Sea ice concentration & extent images by University of Bremen.
The darkest red areas began melting 2 months earlier than the the 1979-2000 average
For the past 3 months the bottom half of the atmosphere has been much warmer than normal over the north pole, bringing warm high pressure and bright sun to the polar ice surface. These bright sunny conditions are thinning the ice at record rates as well as reducing sea ice extent to the lowest levels ever measured for mid-July.
To date in July, air temperatures over the North Pole (at the 925 millibar level, or roughly 1,000 meters or 3,000 feet above the surface) were 6 to 8 degrees Celsius (11 to 14 degrees Fahrenheit) higher than normal, while temperatures along the coasts of the Laptev and East Siberian seas were 3 to 5 degrees Celsius (5 to 9 degrees Fahrenheit) higher than average.
Now, in the last 10 days of July storms are entering the Siberian side of the Arctic ocean as high pressure retreats to the Canadian side of the Arctic. This pattern called the Arctic dipole creates a strong wind field that blows ice out of the Arctic into the north Atlantic ocean Along the coast of Greenland through the Fram Strait. This stormy pattern in the western Siberian seas will bring cool cloudy weather to the already melted seas while bringing warmth to the Beaufort sea north of Alaska. Over the first few days of this pattern, melting rates may slow but as ice gets pushed into the Atlantic it will melt rapidly as it mixes with warm, salty Atlantic ocean water.

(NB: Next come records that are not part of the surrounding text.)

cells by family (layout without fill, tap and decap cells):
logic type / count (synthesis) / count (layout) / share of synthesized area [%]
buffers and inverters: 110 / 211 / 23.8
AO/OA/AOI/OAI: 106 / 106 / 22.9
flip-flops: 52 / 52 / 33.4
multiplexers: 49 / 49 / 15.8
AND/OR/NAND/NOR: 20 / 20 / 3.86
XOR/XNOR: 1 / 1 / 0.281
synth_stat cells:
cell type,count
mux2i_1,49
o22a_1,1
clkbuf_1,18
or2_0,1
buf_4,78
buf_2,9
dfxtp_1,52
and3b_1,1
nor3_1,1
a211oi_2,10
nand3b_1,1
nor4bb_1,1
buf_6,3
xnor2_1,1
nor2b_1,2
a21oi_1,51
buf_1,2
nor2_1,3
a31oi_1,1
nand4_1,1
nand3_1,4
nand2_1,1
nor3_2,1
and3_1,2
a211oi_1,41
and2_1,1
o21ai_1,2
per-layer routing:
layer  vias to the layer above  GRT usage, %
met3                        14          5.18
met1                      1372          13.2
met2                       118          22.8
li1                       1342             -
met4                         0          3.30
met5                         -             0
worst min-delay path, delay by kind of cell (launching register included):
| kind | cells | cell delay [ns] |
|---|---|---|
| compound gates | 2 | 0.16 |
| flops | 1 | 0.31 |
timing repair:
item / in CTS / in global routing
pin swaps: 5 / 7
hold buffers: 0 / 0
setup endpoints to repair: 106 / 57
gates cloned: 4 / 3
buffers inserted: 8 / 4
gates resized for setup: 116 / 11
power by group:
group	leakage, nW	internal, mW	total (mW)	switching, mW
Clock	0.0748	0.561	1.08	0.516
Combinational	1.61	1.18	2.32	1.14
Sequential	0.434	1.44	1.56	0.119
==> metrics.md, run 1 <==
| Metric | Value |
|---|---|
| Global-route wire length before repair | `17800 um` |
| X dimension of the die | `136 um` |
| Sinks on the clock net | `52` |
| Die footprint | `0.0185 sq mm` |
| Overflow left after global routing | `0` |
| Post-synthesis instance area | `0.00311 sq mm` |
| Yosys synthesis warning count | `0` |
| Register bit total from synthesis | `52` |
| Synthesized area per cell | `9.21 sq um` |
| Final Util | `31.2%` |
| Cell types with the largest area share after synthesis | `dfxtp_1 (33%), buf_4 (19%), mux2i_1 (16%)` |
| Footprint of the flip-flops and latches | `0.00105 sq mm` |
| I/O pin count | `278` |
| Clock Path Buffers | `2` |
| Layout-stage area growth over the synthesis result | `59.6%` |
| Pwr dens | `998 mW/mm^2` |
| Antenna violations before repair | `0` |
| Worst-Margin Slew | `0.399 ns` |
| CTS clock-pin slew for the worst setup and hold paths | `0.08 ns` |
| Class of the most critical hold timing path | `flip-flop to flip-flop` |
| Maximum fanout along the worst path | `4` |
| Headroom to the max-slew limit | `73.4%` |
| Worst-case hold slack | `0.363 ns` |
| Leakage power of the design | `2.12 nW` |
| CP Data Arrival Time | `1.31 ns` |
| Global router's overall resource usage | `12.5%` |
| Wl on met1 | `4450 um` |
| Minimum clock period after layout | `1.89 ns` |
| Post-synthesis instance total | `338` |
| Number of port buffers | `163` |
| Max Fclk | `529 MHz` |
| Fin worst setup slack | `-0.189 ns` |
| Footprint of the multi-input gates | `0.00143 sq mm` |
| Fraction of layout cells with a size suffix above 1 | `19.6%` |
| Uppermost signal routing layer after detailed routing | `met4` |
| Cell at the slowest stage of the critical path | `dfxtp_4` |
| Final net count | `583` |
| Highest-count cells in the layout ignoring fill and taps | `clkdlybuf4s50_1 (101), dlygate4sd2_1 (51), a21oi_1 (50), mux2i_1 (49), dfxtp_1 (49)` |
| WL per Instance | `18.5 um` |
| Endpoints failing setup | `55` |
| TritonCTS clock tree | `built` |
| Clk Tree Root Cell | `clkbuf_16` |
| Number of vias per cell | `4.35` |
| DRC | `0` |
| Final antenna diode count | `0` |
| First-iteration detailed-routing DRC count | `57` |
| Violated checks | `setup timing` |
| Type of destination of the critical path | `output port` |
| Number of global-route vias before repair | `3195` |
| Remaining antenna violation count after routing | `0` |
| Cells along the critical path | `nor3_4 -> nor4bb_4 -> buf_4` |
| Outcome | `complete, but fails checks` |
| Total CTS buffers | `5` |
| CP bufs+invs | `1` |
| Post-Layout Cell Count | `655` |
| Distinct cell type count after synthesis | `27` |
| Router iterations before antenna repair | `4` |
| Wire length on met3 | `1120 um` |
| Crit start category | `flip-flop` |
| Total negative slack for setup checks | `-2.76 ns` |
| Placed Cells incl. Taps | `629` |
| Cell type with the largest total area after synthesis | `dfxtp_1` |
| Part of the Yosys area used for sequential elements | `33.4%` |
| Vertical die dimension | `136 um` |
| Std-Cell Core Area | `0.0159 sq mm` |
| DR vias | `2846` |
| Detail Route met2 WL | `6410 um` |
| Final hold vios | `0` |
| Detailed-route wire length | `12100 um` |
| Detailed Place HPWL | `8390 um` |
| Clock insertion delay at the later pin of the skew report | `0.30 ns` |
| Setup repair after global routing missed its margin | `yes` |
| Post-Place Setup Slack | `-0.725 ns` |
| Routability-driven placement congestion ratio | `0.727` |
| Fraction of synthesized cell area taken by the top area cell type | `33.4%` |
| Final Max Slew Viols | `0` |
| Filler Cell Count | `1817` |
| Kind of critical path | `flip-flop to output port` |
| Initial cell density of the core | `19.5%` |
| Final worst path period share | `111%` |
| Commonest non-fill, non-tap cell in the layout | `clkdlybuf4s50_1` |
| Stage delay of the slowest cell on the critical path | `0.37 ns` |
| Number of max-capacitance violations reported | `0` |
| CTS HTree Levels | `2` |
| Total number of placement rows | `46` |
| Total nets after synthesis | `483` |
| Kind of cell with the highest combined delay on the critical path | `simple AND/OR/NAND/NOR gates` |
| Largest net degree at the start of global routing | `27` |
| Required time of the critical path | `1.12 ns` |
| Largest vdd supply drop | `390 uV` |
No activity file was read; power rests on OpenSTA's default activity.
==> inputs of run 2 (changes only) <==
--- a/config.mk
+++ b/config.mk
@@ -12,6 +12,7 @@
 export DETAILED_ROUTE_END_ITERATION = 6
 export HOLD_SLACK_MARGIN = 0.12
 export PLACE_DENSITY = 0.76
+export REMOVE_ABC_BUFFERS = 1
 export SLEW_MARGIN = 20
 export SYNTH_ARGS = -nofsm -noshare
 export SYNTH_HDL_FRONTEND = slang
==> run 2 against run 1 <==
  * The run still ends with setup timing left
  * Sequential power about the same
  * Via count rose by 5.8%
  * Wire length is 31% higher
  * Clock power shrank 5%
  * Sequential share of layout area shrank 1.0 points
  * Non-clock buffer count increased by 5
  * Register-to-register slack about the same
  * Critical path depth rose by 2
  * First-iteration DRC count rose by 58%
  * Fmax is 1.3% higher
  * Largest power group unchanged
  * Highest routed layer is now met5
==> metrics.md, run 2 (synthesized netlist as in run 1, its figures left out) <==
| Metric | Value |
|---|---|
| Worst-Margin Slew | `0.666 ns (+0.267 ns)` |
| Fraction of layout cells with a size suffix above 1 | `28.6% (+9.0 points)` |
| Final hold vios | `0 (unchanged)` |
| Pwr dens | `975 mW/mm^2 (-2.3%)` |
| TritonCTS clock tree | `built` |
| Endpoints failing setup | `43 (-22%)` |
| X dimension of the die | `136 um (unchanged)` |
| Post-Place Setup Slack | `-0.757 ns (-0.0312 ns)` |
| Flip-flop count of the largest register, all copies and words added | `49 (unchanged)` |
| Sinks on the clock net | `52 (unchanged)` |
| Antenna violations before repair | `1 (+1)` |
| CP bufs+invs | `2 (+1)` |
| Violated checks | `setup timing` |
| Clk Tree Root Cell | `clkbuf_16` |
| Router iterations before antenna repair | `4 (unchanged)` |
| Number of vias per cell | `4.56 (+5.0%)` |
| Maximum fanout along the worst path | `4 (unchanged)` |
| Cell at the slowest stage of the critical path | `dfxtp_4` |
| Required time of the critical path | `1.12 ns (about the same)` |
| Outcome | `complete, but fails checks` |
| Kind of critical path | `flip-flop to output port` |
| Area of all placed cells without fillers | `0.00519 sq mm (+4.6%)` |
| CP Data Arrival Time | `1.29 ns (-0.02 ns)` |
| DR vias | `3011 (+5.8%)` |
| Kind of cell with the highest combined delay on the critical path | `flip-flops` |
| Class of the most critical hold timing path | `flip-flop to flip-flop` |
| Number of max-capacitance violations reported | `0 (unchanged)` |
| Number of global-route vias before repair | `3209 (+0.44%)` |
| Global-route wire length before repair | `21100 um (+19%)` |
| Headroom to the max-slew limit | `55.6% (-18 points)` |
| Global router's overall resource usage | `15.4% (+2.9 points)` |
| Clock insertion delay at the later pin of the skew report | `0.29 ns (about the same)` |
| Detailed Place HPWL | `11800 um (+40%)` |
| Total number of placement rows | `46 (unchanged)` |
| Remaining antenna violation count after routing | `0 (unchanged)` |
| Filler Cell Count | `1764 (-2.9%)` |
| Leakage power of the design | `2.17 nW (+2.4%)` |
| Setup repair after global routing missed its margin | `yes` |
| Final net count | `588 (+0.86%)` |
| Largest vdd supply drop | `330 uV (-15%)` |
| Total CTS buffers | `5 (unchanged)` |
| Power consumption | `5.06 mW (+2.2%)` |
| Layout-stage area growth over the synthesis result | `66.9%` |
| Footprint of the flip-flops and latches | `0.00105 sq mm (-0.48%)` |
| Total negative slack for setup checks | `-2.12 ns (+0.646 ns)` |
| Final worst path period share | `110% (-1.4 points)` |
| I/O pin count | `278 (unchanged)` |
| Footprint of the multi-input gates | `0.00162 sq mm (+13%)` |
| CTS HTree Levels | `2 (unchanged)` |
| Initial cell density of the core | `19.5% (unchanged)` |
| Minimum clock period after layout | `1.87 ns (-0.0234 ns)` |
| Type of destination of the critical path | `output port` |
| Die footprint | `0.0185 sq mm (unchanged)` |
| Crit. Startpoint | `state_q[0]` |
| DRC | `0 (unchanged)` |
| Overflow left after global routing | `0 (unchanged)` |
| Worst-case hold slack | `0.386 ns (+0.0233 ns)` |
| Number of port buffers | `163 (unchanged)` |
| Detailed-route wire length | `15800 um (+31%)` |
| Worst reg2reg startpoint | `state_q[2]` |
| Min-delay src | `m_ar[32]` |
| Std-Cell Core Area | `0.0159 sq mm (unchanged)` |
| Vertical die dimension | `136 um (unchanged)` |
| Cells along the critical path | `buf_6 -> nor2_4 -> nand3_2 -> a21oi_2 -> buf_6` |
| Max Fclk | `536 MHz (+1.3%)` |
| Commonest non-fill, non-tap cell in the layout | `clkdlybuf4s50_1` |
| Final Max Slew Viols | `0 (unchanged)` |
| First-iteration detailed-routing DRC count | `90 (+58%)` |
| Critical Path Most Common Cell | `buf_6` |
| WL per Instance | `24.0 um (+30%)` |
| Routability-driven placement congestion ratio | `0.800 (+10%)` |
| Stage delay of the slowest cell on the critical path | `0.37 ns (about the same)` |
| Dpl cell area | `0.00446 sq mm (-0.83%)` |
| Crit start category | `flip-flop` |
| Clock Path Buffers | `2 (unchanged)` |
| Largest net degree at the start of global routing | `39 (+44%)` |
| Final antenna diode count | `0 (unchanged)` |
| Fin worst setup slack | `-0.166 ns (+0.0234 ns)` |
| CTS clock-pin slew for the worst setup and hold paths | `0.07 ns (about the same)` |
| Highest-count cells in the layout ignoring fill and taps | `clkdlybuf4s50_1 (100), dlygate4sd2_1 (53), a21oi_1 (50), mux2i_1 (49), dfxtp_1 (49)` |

The Arctic ice is surrounded by rapidly warming oceans and seas to the south. It's like the last few ice cubes in a cold drink on a hot summer day.
I suspect the algorithm used to make this Mercator Ocean image may be overestimating the warming around the Arctic, but other images also show much above normal sea surface temperatures in the northern seas and in the north Atlantic and north Pacific oceans.
Warm water is rapidly entering the Arctic from both the Pacific and the Atlantic as the ice is blown out the Fram strait.
Cryocide.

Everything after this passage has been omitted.